■ **REQUIREMENT**:
Beginning with the line that holds "type / count / area (um^2) / area share" in the data below, give again every line through the one that holds "metrics, run 1", exactly as written.

■ **INFORMATION**:

++++++++

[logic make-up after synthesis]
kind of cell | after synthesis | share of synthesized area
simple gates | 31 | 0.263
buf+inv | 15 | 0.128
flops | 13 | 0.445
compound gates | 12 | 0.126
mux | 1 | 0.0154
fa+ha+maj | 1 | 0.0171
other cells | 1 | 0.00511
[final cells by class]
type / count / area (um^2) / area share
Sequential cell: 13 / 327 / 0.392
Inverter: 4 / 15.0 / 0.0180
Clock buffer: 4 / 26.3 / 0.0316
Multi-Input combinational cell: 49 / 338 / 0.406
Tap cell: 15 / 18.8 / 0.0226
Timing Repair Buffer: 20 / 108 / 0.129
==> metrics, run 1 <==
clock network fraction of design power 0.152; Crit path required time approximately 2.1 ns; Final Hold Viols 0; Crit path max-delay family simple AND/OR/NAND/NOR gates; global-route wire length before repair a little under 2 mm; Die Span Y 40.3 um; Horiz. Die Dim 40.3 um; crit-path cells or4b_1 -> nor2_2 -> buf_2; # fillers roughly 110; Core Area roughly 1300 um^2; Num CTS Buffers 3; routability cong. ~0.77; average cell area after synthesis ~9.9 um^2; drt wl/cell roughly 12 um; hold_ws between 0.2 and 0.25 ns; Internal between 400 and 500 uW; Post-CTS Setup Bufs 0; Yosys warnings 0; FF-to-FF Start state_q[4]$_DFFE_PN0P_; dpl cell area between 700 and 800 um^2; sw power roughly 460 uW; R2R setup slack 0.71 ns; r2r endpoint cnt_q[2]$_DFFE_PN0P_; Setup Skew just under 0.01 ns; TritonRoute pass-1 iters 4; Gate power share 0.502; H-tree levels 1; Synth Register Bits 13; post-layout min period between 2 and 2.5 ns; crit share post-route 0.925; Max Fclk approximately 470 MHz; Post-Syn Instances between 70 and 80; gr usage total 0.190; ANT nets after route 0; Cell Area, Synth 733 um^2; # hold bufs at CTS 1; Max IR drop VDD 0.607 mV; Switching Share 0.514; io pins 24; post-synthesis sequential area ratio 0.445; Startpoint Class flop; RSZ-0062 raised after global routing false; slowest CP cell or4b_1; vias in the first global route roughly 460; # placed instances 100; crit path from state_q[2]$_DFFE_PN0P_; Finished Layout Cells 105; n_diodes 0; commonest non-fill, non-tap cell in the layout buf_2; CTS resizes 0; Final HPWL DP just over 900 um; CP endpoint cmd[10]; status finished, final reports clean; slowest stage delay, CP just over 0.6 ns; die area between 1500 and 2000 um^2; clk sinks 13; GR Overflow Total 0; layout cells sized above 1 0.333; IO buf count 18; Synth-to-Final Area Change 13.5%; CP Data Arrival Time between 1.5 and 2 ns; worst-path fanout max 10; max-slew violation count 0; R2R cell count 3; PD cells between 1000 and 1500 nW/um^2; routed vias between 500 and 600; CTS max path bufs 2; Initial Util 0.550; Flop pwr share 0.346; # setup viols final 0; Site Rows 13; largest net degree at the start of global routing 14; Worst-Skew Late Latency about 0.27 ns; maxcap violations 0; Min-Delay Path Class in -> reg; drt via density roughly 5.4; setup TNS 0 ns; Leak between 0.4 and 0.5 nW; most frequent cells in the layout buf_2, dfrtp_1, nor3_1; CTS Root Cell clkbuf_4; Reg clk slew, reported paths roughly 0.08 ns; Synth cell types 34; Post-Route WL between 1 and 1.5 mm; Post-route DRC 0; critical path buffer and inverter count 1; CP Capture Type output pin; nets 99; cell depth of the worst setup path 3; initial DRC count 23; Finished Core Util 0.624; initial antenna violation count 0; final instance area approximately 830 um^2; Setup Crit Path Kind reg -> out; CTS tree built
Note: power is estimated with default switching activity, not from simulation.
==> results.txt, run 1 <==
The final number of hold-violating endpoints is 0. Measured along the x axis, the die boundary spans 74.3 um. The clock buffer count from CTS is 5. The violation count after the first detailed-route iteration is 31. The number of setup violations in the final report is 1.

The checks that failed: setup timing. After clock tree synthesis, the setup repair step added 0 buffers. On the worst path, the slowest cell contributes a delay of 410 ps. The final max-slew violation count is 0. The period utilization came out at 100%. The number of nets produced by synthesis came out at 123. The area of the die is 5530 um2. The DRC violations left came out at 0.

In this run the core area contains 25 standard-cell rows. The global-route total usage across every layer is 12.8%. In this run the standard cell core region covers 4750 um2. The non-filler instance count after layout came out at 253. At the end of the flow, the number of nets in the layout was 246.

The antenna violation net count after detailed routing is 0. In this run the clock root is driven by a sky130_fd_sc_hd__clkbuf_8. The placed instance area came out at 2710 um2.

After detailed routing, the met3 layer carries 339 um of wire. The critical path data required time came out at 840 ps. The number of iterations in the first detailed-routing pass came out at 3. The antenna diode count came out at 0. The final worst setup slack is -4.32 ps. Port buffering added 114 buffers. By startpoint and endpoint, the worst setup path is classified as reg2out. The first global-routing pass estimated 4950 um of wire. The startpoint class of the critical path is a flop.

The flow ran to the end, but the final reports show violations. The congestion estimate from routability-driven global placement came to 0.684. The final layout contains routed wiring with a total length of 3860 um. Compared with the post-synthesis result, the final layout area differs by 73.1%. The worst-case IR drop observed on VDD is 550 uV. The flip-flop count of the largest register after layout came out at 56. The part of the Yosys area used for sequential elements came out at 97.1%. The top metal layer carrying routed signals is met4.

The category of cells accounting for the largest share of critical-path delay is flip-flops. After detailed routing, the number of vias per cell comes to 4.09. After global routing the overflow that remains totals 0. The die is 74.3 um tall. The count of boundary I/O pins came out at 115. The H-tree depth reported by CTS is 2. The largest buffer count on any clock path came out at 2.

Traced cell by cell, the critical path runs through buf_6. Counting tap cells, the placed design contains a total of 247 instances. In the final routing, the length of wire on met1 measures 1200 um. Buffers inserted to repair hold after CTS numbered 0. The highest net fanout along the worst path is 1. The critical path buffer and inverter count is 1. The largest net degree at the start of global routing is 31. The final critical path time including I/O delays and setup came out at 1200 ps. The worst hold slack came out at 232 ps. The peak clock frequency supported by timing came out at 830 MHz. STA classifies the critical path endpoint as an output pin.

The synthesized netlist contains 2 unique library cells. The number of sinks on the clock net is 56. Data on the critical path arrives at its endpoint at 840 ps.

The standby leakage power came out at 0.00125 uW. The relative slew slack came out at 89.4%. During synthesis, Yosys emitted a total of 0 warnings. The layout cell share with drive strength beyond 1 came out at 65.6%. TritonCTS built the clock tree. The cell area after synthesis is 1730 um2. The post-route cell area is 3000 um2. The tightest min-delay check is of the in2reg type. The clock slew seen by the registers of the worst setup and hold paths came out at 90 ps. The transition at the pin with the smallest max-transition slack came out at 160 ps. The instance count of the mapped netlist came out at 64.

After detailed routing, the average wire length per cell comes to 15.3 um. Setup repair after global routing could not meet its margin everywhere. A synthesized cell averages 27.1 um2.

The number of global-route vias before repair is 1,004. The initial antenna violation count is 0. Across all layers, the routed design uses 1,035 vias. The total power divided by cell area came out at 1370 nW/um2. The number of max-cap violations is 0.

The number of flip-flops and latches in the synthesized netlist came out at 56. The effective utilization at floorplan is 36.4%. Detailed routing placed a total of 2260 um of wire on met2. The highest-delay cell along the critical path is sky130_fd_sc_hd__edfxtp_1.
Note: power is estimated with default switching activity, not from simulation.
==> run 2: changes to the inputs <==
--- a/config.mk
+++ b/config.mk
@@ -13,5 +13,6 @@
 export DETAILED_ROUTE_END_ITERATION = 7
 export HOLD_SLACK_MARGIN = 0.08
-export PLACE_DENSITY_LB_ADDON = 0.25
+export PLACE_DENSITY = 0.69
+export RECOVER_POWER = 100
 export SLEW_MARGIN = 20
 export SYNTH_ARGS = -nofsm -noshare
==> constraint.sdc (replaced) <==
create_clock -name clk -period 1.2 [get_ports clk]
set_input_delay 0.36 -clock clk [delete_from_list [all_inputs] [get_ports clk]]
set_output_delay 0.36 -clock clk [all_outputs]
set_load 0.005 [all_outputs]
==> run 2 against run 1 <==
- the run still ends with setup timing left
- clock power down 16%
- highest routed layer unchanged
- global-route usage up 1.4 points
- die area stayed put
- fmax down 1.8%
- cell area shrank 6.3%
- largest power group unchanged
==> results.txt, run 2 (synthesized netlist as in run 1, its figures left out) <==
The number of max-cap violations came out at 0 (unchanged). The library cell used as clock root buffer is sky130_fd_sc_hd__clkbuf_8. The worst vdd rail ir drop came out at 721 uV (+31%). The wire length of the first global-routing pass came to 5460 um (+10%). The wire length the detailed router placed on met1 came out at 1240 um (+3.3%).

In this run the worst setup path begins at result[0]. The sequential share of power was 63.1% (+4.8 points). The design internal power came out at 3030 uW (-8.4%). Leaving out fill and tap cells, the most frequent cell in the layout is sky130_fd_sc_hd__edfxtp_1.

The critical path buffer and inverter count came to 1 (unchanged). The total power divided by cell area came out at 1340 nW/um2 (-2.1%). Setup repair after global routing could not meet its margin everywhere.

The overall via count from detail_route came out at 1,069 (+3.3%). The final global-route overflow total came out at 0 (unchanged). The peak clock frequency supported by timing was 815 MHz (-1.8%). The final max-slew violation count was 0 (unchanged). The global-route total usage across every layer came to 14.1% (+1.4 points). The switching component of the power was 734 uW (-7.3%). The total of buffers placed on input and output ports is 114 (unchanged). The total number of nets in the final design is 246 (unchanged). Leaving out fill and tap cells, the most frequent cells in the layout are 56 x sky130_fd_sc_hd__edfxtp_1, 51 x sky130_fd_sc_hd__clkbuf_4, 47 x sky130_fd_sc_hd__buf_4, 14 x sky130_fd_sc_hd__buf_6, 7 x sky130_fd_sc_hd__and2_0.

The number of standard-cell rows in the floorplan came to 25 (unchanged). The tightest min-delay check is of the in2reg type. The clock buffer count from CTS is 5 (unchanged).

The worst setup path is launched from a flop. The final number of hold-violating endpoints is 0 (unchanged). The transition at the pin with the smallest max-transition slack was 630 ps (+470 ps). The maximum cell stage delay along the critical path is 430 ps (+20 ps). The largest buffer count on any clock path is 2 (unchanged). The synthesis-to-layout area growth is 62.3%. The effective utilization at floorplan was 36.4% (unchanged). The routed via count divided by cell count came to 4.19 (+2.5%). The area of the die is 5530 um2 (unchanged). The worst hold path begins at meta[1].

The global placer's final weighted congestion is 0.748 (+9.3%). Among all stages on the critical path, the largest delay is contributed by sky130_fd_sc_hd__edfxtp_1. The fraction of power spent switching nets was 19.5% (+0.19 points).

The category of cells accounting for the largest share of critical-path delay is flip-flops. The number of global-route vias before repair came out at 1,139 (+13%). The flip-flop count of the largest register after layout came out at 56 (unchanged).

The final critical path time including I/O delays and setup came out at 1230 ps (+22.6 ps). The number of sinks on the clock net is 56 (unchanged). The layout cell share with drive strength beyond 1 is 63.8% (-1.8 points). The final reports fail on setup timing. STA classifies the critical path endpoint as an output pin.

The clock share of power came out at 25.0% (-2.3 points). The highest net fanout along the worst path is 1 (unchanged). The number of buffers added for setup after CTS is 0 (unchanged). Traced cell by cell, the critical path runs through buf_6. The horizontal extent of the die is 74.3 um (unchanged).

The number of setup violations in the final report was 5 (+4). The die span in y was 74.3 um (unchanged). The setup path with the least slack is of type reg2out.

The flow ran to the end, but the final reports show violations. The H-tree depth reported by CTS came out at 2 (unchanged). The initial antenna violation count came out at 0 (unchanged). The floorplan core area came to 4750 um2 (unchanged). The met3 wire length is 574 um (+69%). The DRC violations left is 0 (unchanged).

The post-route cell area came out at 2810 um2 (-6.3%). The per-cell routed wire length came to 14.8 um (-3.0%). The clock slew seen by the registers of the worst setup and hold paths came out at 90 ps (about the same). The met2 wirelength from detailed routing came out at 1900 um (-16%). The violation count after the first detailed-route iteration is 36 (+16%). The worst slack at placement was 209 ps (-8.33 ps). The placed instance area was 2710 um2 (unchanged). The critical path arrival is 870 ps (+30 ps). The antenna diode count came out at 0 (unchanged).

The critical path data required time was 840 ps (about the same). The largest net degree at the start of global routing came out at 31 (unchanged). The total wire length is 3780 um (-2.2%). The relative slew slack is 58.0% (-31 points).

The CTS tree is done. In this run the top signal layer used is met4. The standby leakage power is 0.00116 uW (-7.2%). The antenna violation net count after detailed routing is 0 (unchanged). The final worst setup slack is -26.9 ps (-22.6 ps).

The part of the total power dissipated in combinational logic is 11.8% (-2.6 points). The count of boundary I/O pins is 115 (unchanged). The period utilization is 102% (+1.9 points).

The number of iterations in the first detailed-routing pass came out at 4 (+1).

++++++++

■ **OUTPUT OF THE TASK**:
type / count / area (um^2) / area share
Sequential cell: 13 / 327 / 0.392
Inverter: 4 / 15.0 / 0.0180
Clock buffer: 4 / 26.3 / 0.0316
Multi-Input combinational cell: 49 / 338 / 0.406
Tap cell: 15 / 18.8 / 0.0226
Timing Repair Buffer: 20 / 108 / 0.129
==> metrics, run 1 <==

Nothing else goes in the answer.